Imagine the following…
After talking with a friend who says great things about your organization, I hop on your website – and I’m impressed.
Based on this friend’s referral and my bit of online homework, I pull out my credit card and donate $50.
Question: Should you accept my gift?
Your response: What? Are you serious? Of course we’ll accept your gift!
My follow-up question: Do you know how I got the money? And does that matter?
This path is clear – until it isn’t
Within fundraising circles, the conversation about “dirty money” has been going on forever. The argument goes like this: If the money has been generated from activities that run counter to your mission, you shouldn’t accept it. For example,
- Environmental groups shouldn’t take donations from industrial polluters.
- Health promotion organizations shouldn’t accept gifts from those who produce tobacco products or junk food.
- Immigrant rights advocates shouldn’t take contributions from employers who abuse immigrant labor.
Etc. On the surface, this makes a certain amount of sense – nobody wants to look like a hypocrite – but once you dive a little deeper, things get complicated.
Examples, micro and macro
Let’s start with my fifty bucks. Given that I’m a consultant working with all sorts of lovely nonprofits, my money looks pretty clean – unless I cheated my clients (I didn’t).
But maybe that gift came from my retirement fund … and how is that invested? I could be earning money from firearms or fossil fuels (I’m not), but how would you know? And does that matter to you?
That’s the micro example. Here’s the macro: grantmaking foundations. First, let’s acknowledge that many brand-name foundations were originally funded through industrial fortunes and corporate activities that many people find objectionable: everything from natural resource extraction to discriminatory lending to union-busting.
In response, activists have been pushing philanthropists to clean up their investments, dating back to the South Africa divestment efforts of the 1980s and continuing to today’s climate justice movement.
So … when you receive a grant from your local family foundation, do you know how the money was earned? Clean, dirty, or ambiguous? Again, does that matter to you?
“The vomit test”
In Fundraising for Social Change, Eighth Edition, co-written with Stan Yogi, Kim Klein tells an instructive story about the Playboy Corporation, publisher of Playboy magazine:
Feminists like myself found it exploitative and demeaning to women, but also had a grudging respect for Hugh Hefner (1926-2017), who was a strong and generous supporter of civil liberties and reproductive rights groups.
In the 1970s and 1980s, the corporation offered free, high-quality printing… Any nonprofit simply had to place the statement, “Printing donated by the Playboy Corporation,” along with a small image of the Playboy Bunny logo somewhere on the printed piece.
The Coalition [for the Medical Rights of Women] … had occasionally accepted Playboy’s terms to get some of this printing.
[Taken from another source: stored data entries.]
Source: an optimization exercise on an open RTL-to-GDS flow (aim: small area). Production flows keep margins and buffers that such runs may drop. Function was checked by simulation only, so behaviour that the tests miss may differ from the original. Power is estimated from default activity; no workload was simulated.

$ cat config.mk
export PLATFORM = sky130hd
export DESIGN_NAME = Microprocessor
export DESIGN_NICKNAME = Microprocessor
export VERILOG_FILES = /design/flow/design.v
export SDC_FILE = /design/flow/constraint.sdc
export NUM_CORES = 4
export LEC_CHECK = 0
export ABC_AREA = 1
export CAP_MARGIN = 20
export CORE_MARGIN = 2
export CORE_UTILIZATION = 40
export SLEW_MARGIN = 20
$ cat constraint.sdc
create_clock -name core_clock -period 10.0 [get_ports {oscillator}]
set_input_delay 2.0000 -clock core_clock [delete_from_list [all_inputs] [get_ports {oscillator}]]
set_output_delay 2.0000 -clock core_clock [all_outputs]
set_load 0.01 [all_outputs]
$ cat design.v
`timescale 1ns / 1ps
module ALU(
    input [7:0] A,
    input [7:0] B,
    output [7:0] Y
    );    
    assign Y = A + B;
endmodule
module ControlUnit(
    input  [1:0] op,
    input        reset,
    output       isAdd,
    output       isLoad,
    output       isStore,
    output       isJump
    );
    assign isAdd   = ~reset & (op == 2'b00);
    assign isLoad  = ~reset & (op == 2'b01);
    assign isStore = ~reset & (op == 2'b10);
    assign isJump  = ~reset & (op == 2'b11);
endmodule
module DataMemory(
    input        clk,
    input        reset,
    input  [4:0] index,
    input  [7:0] writeData,
    input        MemWrite,
    input        MemRead,
    output [7:0] readData
    );
    wire [7:0] rd_terms [0:31];
    genvar g, b;
    generate
        for (g = 0; g < 32; g = g + 1) begin : word
            localparam [7:0] INIT = (g < 16) ? g : (8'd0 - (g - 16));
            reg  [7:0] q;
            wire       hit  = (index == g);
            wire       wr   = MemWrite & hit;
            wire       hold = ~(wr | reset);
            always @(posedge clk)
                q <= ({8{wr}} & writeData) | ({8{hold}} & q) | ({8{reset}} & INIT);
            assign rd_terms[g] = {8{hit & MemRead}} & q;
        end
    endgenerate
    reg [7:0] acc;
    integer k;
    always @(*) begin
        acc = 8'd0;
        for (k = 0; k < 32; k = k + 1)
            acc = acc | rd_terms[k];
    end
    assign readData = acc;
endmodule
module Hex_to_7seg(
    input  [3:0] hex,
    output [6:0] seg
    );
    wire [15:0] d = 16'd1 << hex;    
    assign seg[0] = |(d & 16'b1101_0111_1110_1101);  
    assign seg[1] = |(d & 16'b0010_0111_1001_1111);  
    assign seg[2] = |(d & 16'b0010_1111_1111_1011);  
    assign seg[3] = |(d & 16'b0111_1011_0110_1101);  
    assign seg[4] = |(d & 16'b1111_1101_0100_0101);  
    assign seg[5] = |(d & 16'b1101_1111_0111_0001);  
    assign seg[6] = |(d & 16'b1110_1111_0111_1100);  
endmodule
module ProgramCounter(
    input            clk,
    input            reset,
    input            isJump,
    input      [1:0] rd,
    output reg [7:0] PC
    );
    wire [7:0] step = isJump ? ({{6{rd[1]}}, rd} + 8'd1) : 8'd1;
    wire [7:0] next = PC + step;
    always @(posedge clk)
        PC <= next & {8{~reset}};
endmodule
module RegisterFile(
    input        clk,
    input        reset,
    input  [1:0] rs, rt, rd,
    input  [7:0] writeData,
    input        RegWrite,
    output [7:0] rsData, rtData
    );
    wire [7:0] r [0:3];
    genvar g;
    generate
        for (g = 0; g < 4; g = g + 1) begin : reg_
            reg  [7:0] q;
            wire       wr   = RegWrite & (rd == g);
            wire       hold = ~(wr | reset);
            always @(posedge clk)
                q <= ({8{wr}} & writeData) | ({8{hold}} & q);
            assign r[g] = q;
        end
    endgenerate
    assign rsData = r[rs];
    assign rtData = r[rt];
endmodule
module Microprocessor(
    input oscillator,
    input reset,
    input [7:0] instruction,
    output [6:0] seg1,
    output [6:0] seg2,
    output [6:0] seg3,
    output [6:0] seg4,
    output [7:0] PC
);
    wire [1:0] op = instruction[7:6];
    wire [1:0] rs = instruction[5:4];
    wire [1:0] rt = instruction[3:2];
    wire [1:0] rd = instruction[1:0];
    wire isAdd, isLoad, isStore, isJump;
    wire [7:0] rsData, rtData, sum, memData, wd;
    ControlUnit cu(.op(op), .reset(reset), .isAdd(isAdd), .isLoad(isLoad),
                   .isStore(isStore), .isJump(isJump));
    RegisterFile rf(.clk(oscillator), .reset(reset), .rs(rs), .rt(rt),
                    .rd(isAdd ? rd : rt), .writeData(wd),
                    .RegWrite(isAdd | isLoad),
                    .rsData(rsData), .rtData(rtData));
    ALU alu(.A(rsData), .B(rtData), .Y(sum));
    wire [4:0] index = rsData[4:0] + {{3{rd[1]}}, rd};
    DataMemory dm(.clk(oscillator), .reset(reset), .index(index),
                  .writeData(wd), .MemWrite(isStore), .MemRead(isLoad),
                  .readData(memData));
    assign wd = ({8{isAdd}} & sum) | memData | ({8{isStore}} & rtData) |
                ({8{isJump}} & {6'b000000, rd});
    ProgramCounter pc(.clk(oscillator), .reset(reset), .isJump(isJump),
                      .rd(rd), .PC(PC));
    Hex_to_7seg display1(.hex(wd[7:4]), .seg(seg1));
    Hex_to_7seg display2(.hex(wd[3:0]), .seg(seg2));
    Hex_to_7seg display3(.hex(PC[7:4]), .seg(seg3));
    Hex_to_7seg display4(.hex(PC[3:0]), .seg(seg4));
endmodule
$ cat flow/run.sh
#!/bin/bash
# Own layout flow: the standard synthesis, then the combinational logic
# is rebuilt from a structural netlist (gen.py: memory, register file, read
# multiplexers and adders as hand-placed sky130hd cells; the small decoders
# mapped by Yosys/ABC with an area script). The registers keep the standard
# synthesis's names and cell types. The rest is the standard layout,
# with port buffers of buf_1 and a clock tree without dummy loads.
set -euo pipefail
cd "$(dirname "$0")/.."
W=$PWD
R=$W/orfs/results/${FLOW_PLATFORM:-sky130hd}/Microprocessor/base

bash standard.sh synth > $W/std_synth.log 2>&1
cp $R/1_2_yosys.v $W/std_1_2_yosys.v
python3 flow/gen.py $W/std_1_2_yosys.v $W/hand.v > $W/gen.log 2>&1
bash flow/map.sh $W/hand.v $W/mapped.v $W/map.log
cp $W/mapped.v $R/1_2_yosys.v
rm -f $R/1_synth.odb

bash standard.sh \
  "BUFFER_PORTS_ARGS=-buffer_cell sky130_fd_sc_hd__buf_1" \
  "CTS_ARGS=-sink_clustering_enable -repair_clock_nets -dont_use_dummy_load -buf_list sky130_fd_sc_hd__clkbuf_8" \
  finish > $W/layout.log 2>&1
$ cat flow/area.abc
strash; &get -n; &fraig -x; &put; scorr; dc2; dch -f; amap; topo
$ cat flow/gen.py
#!/usr/bin/env python3
"""Write a structural netlist of Microprocessor: the memory, register file,
read multiplexers and adders as sky130hd cells, the small decoders as
assign statements for Yosys/ABC to map. Register instance names and cell
types are taken from the standard synthesis netlist given as argv[1].
usage: gen.py STD_NETLIST OUT.v"""
import re
import sys

std = open(sys.argv[1]).read()
flops = re.findall(r'(sky130_fd_sc_hd__\w*df\w*)\s+(\\\S+)\s*\(', std)
names = {}
for typ, name in flops:
    assert typ == 'sky130_fd_sc_hd__dfxtp_1', (typ, name)
    m = re.match(r'\\dm\.word\[(\d+)\]\.q\[(\d)\]\$_DFF_P_$', name)
    if m:
        names[('m', int(m.group(1)), int(m.group(2)))] = name
        continue
    m = re.match(r'\\rf\.reg_\[(\d)\]\.q\[(\d)\]\$_DFF_P_$', name)
    if m:
        names[('r', int(m.group(1)), int(m.group(2)))] = name
        continue
    m = re.match(r'\\pc\.PC\[(\d)\]\$_DFF_P_$', name)
    if m:
        names[('p', 0, int(m.group(1)))] = name
        continue
    raise SystemExit('unknown register ' + name)
assert len(names) == 296 and len(flops) == 296, len(names)

P = 'sky130_fd_sc_hd__'
out = []
cnt = [0]


def cell(typ, **pins):
    cnt[0] += 1
    conn = ', '.join('.%s(%s)' % (k, v) for k, v in pins.items())
    out.append('  %s%s u%d (%s);' % (P, typ, cnt[0], conn))


def init(g):
    return g if g < 16 else (-(g - 16)) & 0xFF


w = out.append
w('module Microprocessor(oscillator, reset, instruction, seg1, seg2, seg3, seg4, PC);')
w('  input oscillator; input reset; input [7:0] instruction;')
w('  output [6:0] seg1; output [6:0] seg2; output [6:0] seg3; output [6:0] seg4;')
w('  output [7:0] PC;')
# state
for g in range(32):
    w('  wire [7:0] m%d, md%d;' % (g, g))
for k in range(4):
    w('  wire [7:0] r%d, rd%d;' % (k, k))
w('  wire [7:0] pcd, pcs;')
w('  assign PC = pcq;')
w('  wire [7:0] pcq;')
w('  wire [1:0] op = instruction[7:6];')
w('  wire [1:0] rs = instruction[5:4];')
w('  wire [1:0] rt = instruction[3:2];')
w('  wire [1:0] rdf = instruction[1:0];')
# control (ABC)
w('  wire isAdd = ~reset & (op == 2\'b00);')
w('  wire isLoad = ~reset & (op == 2\'b01);')
w('  wire isStore = ~reset & (op == 2\'b10);')
w('  wire isJump = ~reset & (op == 2\'b11);')
w('  wire [3:0] rso = 4\'b0001 << rs;')
w('  wire [3:0] rto = 4\'b0001 << rt;')
# register read ports (cells)
w('  wire [7:0] a, b, a0n, a1n, b0n, b1n;')
for bit in range(8):
    cell('a22oi_1', A1='rso[0]', A2='r0[%d]' % bit, B1='rso[1]', B2='r1[%d]' % bit, Y='a0n[%d]' % bit)
    cell('a22oi_1', A1='rso[2]', A2='r2[%d]' % bit, B1='rso[3]', B2='r3[%d]' % bit, Y='a1n[%d]' % bit)
    cell('nand2_1', A='a0n[%d]' % bit, B='a1n[%d]' % bit, Y='a[%d]' % bit)
    cell('a22oi_1', A1='rto[0]', A2='r0[%d]' % bit, B1='rto[1]', B2='r1[%d]' % bit, Y='b0n[%d]' % bit)
    cell('a22oi_1', A1='rto[2]', A2='r2[%d]' % bit, B1='rto[3]', B2='r3[%d]' % bit, Y='b1n[%d]' % bit)
    cell('nand2_1', A='b0n[%d]' % bit, B='b1n[%d]' % bit, Y='b[%d]' % bit)
# ALU: ripple carry a + b
w('  wire [7:0] sum; wire [8:0] ac;')
cell('ha_1', A='a[0]', B='b[0]', COUT='ac[1]', SUM='sum[0]')
for bit in range(1, 8):
    cell('fa_1', A='a[%d]' % bit, B='b[%d]' % bit, CIN='ac[%d]' % bit, COUT='ac[%d]' % (bit + 1), SUM='sum[%d]' % bit)
# memory index: a[4:0] + sext(rd)
w('  wire [4:0] idx; wire [5:0] ic;')
cell('ha_1', A='a[0]', B='rdf[0]', COUT='ic[1]', SUM='idx[0]')
for bit in range(1, 5):
    cell('fa_1', A='a[%d]' % bit, B='rdf[1]', CIN='ic[%d]' % bit, COUT='ic[%d]' % (bit + 1), SUM='idx[%d]' % bit)
# predecode (ABC)
w('  wire [3:0] loL_n = ~({4{isLoad}} & (4\'b0001 << idx[1:0]));')
w('  wire [7:0] hi_n = ~(8\'b00000001 << idx[4:2]);')
w('  wire [3:0] loW = ({4{isStore}} & (4\'b0001 << idx[1:0])) | {4{reset}};')
w('  wire [7:0] hiW = (8\'b00000001 << idx[4:2]) | {8{reset}};')
w('  wire [3:0] loW_n = ~loW;')
w('  wire [7:0] hiW_n = ~hiW;')
w('  wire [31:0] hit, W1, H;')
for g in range(32):
    cell('nor2_1', A='loL_n[%d]' % (g % 4), B='hi_n[%d]' % (g // 4), Y='hit[%d]' % g)
    cell('nor2_1', A='loW_n[%d]' % (g % 4), B='hiW_n[%d]' % (g // 4), Y='W1[%d]' % g)
    cell('nand2_1', A='loW[%d]' % (g % 4), B='hiW[%d]' % (g // 4), Y='H[%d]' % g)
# value bus wd: NAND of inverted terms
w('  wire [7:0] wd, wd1;')
w('  assign wd1 = wd | {8{reset}};')
for bit in range(8):
    terms = []
    for j in range(11):
        t = 'mt%d_%d' % (bit, j)
        w('  wire %s;' % t)
        terms.append(t)
        gs = list(range(3 * j, min(3 * j + 3, 32)))
        pins = {}
        for letter, g in zip('ABC', gs):
            pins[letter + '1'] = 'hit[%d]' % g
            pins[letter + '2'] = 'm%d[%d]' % (g, bit)
        if len(gs) == 3:
            cell('a222oi_1', Y=t, **pins)
        else:
            cell('a22oi_1', Y=t, **pins)
    t = 'ot%d' % bit
    w('  wire %s;' % t)
    terms.append(t)
    if bit < 2:
        cell('a222oi_1', A1='isAdd', A2='sum[%d]' % bit, B1='isStore', B2='b[%d]' % bit,
             C1='isJump', C2='rdf[%d]' % bit, Y=t)
    else:
        cell('a22oi_1', A1='isAdd', A2='sum[%d]' % bit, B1='isStore', B2='b[%d]' % bit, Y=t)
    w('  wire [2:0] wp%d;' % bit)
    for q in range(3):
        cell('nand4_1', A=terms[4 * q], B=terms[4 * q + 1], C=terms[4 * q + 2], D=terms[4 * q + 3],
             Y='wp%d[%d]' % (bit, q))
    cell('or3_1', A='wp%d[0]' % bit, B='wp%d[1]' % bit, C='wp%d[2]' % bit, X='wd[%d]' % bit)
# memory cells
for g in range(32):
    for bit in range(8):
        data = 'wd1[%d]' % bit if (init(g) >> bit) & 1 else 'wd[%d]' % bit
        cell('a22o_1', A1='W1[%d]' % g, A2=data, B1='H[%d]' % g, B2='m%d[%d]' % (g, bit), X='md%d[%d]' % (g, bit))
# register file write strobes (ABC) and cells
w('  wire RegWrite = isAdd | isLoad;')
w('  wire [1:0] dest = isAdd ? rdf : rt;')
w('  wire [3:0] rW1 = ({4{RegWrite}} & (4\'b0001 << dest)) | {4{reset}};')
w('  wire [3:0] rH = ~rW1;')
for k in range(4):
    for bit in range(8):
        cell('a22o_1', A1='rW1[%d]' % k, A2='wd[%d]' % bit, B1='rH[%d]' % k, B2='r%d[%d]' % (k, bit), X='rd%d[%d]' % (k, bit))
# program counter: PC + K, K = 1, or for JUMP 1 + sext(rd)
w('  wire k0 = ~isJump | ~rdf[0];')                  # rd = 0, 2 -> bit0 of 1+s is 1
w('  wire k1 = isJump & (rdf[0] ^ rdf[1]);')          # rd = 1 (2), rd = 2 (-1 = ff)
w('  wire kd = isJump & rdf[1] & ~rdf[0];')           # rd = 2 -> -1
w('  wire [8:0] pc_c;')
cell('ha_1', A='pcq[0]', B='k0', COUT='pc_c[1]', SUM='pcs[0]')
cell('fa_1', A='pcq[1]', B='k1', CIN='pc_c[1]', COUT='pc_c[2]', SUM='pcs[1]')
for bit in range(2, 8):
    cell('fa_1', A='pcq[%d]' % bit, B='kd', CIN='pc_c[%d]' % bit, COUT='pc_c[%d]' % (bit + 1), SUM='pcs[%d]' % bit)
w('  assign pcd = pcs & {8{~reset}};')
# seven-segment decoders (ABC)
w('  function [6:0] seg7(input [3:0] h);')
w('    reg [15:0] d;')
w('    begin')
w('      d = 16\'d1 << h;')
for s, mask in enumerate([0xD7ED, 0x279F, 0x2FFB, 0x7B6D, 0xFD45, 0xDF71, 0xEF7C]):
    w('      seg7[%d] = |(d & 16\'h%04X);' % (s, mask))
w('    end')
w('  endfunction')
w('  assign seg1 = seg7(wd[7:4]);')
w('  assign seg2 = seg7(wd[3:0]);')
w('  assign seg3 = seg7(pcq[7:4]);')
w('  assign seg4 = seg7(pcq[3:0]);')
# flip-flops
for (kind, i, bit), name in sorted(names.items()):
    if kind == 'm':
        d, q = 'md%d[%d]' % (i, bit), 'm%d[%d]' % (i, bit)
    elif kind == 'r':
        d, q = 'rd%d[%d]' % (i, bit), 'r%d[%d]' % (i, bit)
    else:
        d, q = 'pcd[%d]' % bit, 'pcq[%d]' % bit
    out.append('  %sdfxtp_1 %s (.CLK(oscillator), .D(%s), .Q(%s));' % (P, name, d, q))
w('endmodule')
open(sys.argv[2], 'w').write('\n'.join(out) + '\n')
$ cat flow/map.sh
#!/bin/bash
# usage: map.sh HAND.v OUT.v LOG  (run from anywhere)
set -euo pipefail
D=$(cd "$(dirname "$0")" && pwd)
LIB=${FLOW_HOME:-/OpenROAD-flow-scripts/flow}/platforms/sky130hd/lib/sky130_fd_sc_hd__tt_025C_1v80.lib
DU=""
for c in $(sed -n '/^export DONT_USE_CELLS/,/^$/p' ${FLOW_HOME:-/OpenROAD-flow-scripts/flow}/platforms/sky130hd/config.mk | grep -o 'sky130_fd_sc_hd__[a-z0-9_]*'); do DU="$DU -dont_use $c"; done
sed -e "s#LIBFILE#$LIB#g" -e "s#HANDV#$1#" -e "s#OUTV#$2#" -e "s#DONTUSE#$DU#" -e "s#ABCSCRIPT#$D/area.abc#" $D/map.ys > $3.ys
yosys -s $3.ys > $3 2>&1
$ cat flow/map.ys
# Map the assign statements of the structural netlist to sky130hd cells.
# The netlist's own cell instances are library blackboxes and stay as they are.
read_liberty -lib -ignore_miss_dir -setattr blackbox LIBFILE
read_verilog -defer HANDV
hierarchy -check -top Microprocessor
proc
flatten
opt -purge
techmap
opt -fast -purge
abc -liberty LIBFILE DONTUSE -script ABCSCRIPT
opt_clean -purge
setundef -zero
splitnets
opt_clean -purge
hilomap -singleton -hicell sky130_fd_sc_hd__conb_1 HI -locell sky130_fd_sc_hd__conb_1 LO
insbuf -buf sky130_fd_sc_hd__buf_1 A X
check -assert
stat -liberty LIBFILE
write_verilog -noexpr -nohex -nodec -noattr OUTV
$ cat standard.sh
#!/bin/bash
# synth_recipe.tcl (not shown) runs the flow's synth.tcl, then flattens the netlist and writes it again
# the make line also repeats each setting of config.mk as NAME=value (left out here)
make -C /OpenROAD-flow-scripts/flow DESIGN_CONFIG=/design/flow/config.mk WORK_HOME=/design/flow/orfs CLKGATE_MAP_FILE= SYNTH_SCRIPT=/design/flow/synth_recipe.tcl "${@:-finish}"
==> results of run 1 <==
sequential cells by signal (all words and copies together) (netlist names):
register / cells
pc.PC: 8
dm.word.q: 256
rf.reg_.q: 32
area by class of cell:
type                    count  share of cell area (%)
flip-flops and latches    296                   44.70
multi-input cells         752                   41.71
clock buffers              48                   4.983
well taps                 384                   3.624
repair buffers             82                   3.370
inverters                  57                   1.614
critical path, cell delays in order:
cell and delay (ns):
buf_1 0.14, nor2_1 0.15, a22oi_1 0.21, nand2_1 0.14
ha_1 0.23, fa_1 0.38, fa_1 0.39, fa_1 0.40
fa_1 0.62, clkinv_1 0.16, nor3_1 0.32, clkinv_1 0.21
nor2_1 0.42, a222oi_1 0.27, nand4_1 0.21, or3_1 0.19
buf_4 0.38, nor2_1 0.13, nor2_1 0.14, a21oi_1 0.08
nor2_1 0.14, nor2_1 0.06, o21ai_0 0.10, buf_1 0.18
per-stage QoR:
stage               setup WS [ns]  area [sq um]  hold WS, ns  instances
detailed placement         0.4588         12600       0.4539       1571
CTS                        0.4690         13260       0.4738       1619
finish                     0.3404         13260       0.4733       1619
floorplan                   1.109         11670       0.4421       1105
global placement           0.5844         12600       0.4553       1571
global route              0.05442         13260       0.4821       1619
routing by layer:
layer | global-route usage (%) | part of all wire [%] | vias to the layer above
met3 | 4.395 | 8.9 | 95
li1 | - | - | 4728
met4 | 8.715 | 2.9 | 0
met2 | 35.95 | 43 | 546
met1 | 34.51 | 45 | 5105
met5 | 0 | 0 | -
layout by cell type (no fill, tap or decap), types with 2 or more instances in the layout:
cell type	n
clkinv_1	57
o21a_1	2
dfxtp_1	296
buf_1	45
a22o_1	288
clkbuf_8	48
o221ai_1	4
nand4_1	24
ha_1	3
a21oi_1	8
o22ai_1	7
a22oi_1	47
nand3_1	4
nor2b_1	8
nor2_1	129
fa_1	18
a222oi_1	82
nor3_1	16
a31oi_1	6
o32a_1	2
or3_1	9
o21ai_0	24
nand2_1	67
buf_4	37
path summary, 6_finish.rpt:
| path | depth (start not counted) | end | startpoint |
|---|---|---|---|
| max | 24 | seg2[3] | instruction[4] |
| min | 1 | dm.word[2].q[4] | dm.word[2].q[4] |
| max reg2reg | 17 | dm.word[17].q[7] | rf.reg_[0].q[0] |
| min reg2reg | 1 | dm.word[2].q[4] | dm.word[2].q[4] |
report_power, final:
part | switching [uW] | internal [uW]
Clock | 426 | 422
Combinational | 727 | 505
Sequential | 311 | 1680
==> results_dict.tcl, run 1 <==
set metrics [dict create \
    worst_pin_slew_ns 0.9628 \
    critical_path.startpoint_type "primary input" \
    timing.critical_path.to_type "output pin" \
    clk_pin_slew_ns 0.05 \
    totalWireLength_mm 37.96 \
    timing.max_slew.rel_slack_pct 35.66 \
    fmaxAchievable_mhz 103.5 \
    cts-root-to-sink-buffers 3 \
    tns_ns 0 \
    cts_inserted_buffers 48 \
    outcome "complete, no violations" \
    dpl.hpwl_mm 25.15 \
    drtIter0Drc 1579 \
    slew_viol_final 0 \
    routed-via-count 10470 \
    grt_use_total_pct 24.00 \
    final_core_util_pct 46.19 \
    floorplan.initialDensity_pct 40.65 \
    first_global_vias 9986 \
    setup_viol 0 \
    peakVddDrop_v 0.0001372 \
    clock-root-buffer "clkbuf_8" \
    syn-num-nets 1136 \
    n_antenna_cell 0 \
    p_leak_uw 0.005270 \
    cp.required_ns 8.00 \
    placement_rows 62 \
    layout_fillers 2759 \
    clock-skew-final_ns 0.06226 \
    die_area_sq_um 30550 \
    finalWorstPathRequiredPeriod_ns 9.660 \
    post-route-period-util_pct 96.60 \
    cts_hold_buffers 0 \
    finalPower_uw 4072 \
    timing.critical_path.arrival_ns 7.66 \
    worstSetupPathType "primary input to output pin" \
    post_synth_inst_count 1105 \
    multi_input_comb_area_sq_um 5529 \
    cts.repair_timing.setup_buffer_count 0 \
    core_sq_um 28700 \
    grt.overflow.total 0 \
    wl_per_cell_um 23.45 \
    max_cap_violations 0 \
    cts.sink_count 296 \
    finalHoldViolations 0 \
    setup.reg_to_reg.worst_slack_ns 4.05 \
    grt_antenna_before_repair 0 \
    design.final.nets 1268 \
    antenna_left 0 \
    vias_per_std_cell 6.469 \
    mappedNetlistArea_sq_um 11670 \
    finalWeightedCongestion 0.9239 \
    regArea_sq_um 5926 \
    boundaryPins 46 \
    wire_length_of_the_first_global_routing_pass_mm 57.80 \
    detail_route.first_pass.iterations 9 \
    hold_class "flop to flop" \
    clock_h_tree_levels 2 \
    tritoncts "done" \
    grt_start_max_net_pins 27 \
    power_density_nw_per_um2 307.1 \
    mean_instance_size_in_the_synthesized_netlist_sq_um 10.56 \
    width_of_the_die_um 174.8 \
    die_h_um 174.8 \
    rsz0062_at_grt "no" \
    worstPathMaxFanout 24 \
    final_layout_size_suffix_gt1_share_pct 6.883 \
    drc_errors 0 \
    buffer_ports.inserted 45 \
    syn2layout_area_growth_pct 13.61 \
    quantity_of_gates_resized_following_cts 0 \
    synth_warnings 3 \
    clkLatencyLatePin_ns 0.58 \
]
As a collective, we argued back and forth about whether to continue taking the free printing …
Late one night, after yet another such go-around, one person finally said, “I don’t know whether it is right or wrong to take this money. All I know is that taking Playboy’s money or its free printing makes we want to vomit.”
From then on … we applied the “vomit test.” If a person who was close to the organization – staff or board member, volunteer, longtime friend – said, “Taking money from such and such would make me want to vomit,” that person’s contributions to the group were considered more important than the money.
Kim – a skilled, smart fundraiser with more than 40 years in the field – concludes the story this way: “I have never found a more rational approach to the question, ‘How would it make us feel to accept money from a source whose practices we do not condone?’”
How does it feel – and how does it smell?
In addressing this conundrum, I appreciate how Kim centers the experience and feelings of those inside the organization: staff, board, volunteers, and “longtime friends.” For your group, consider a few additional audiences – partners, supporters, and other members of your constituency, however you define it – and how they might feel.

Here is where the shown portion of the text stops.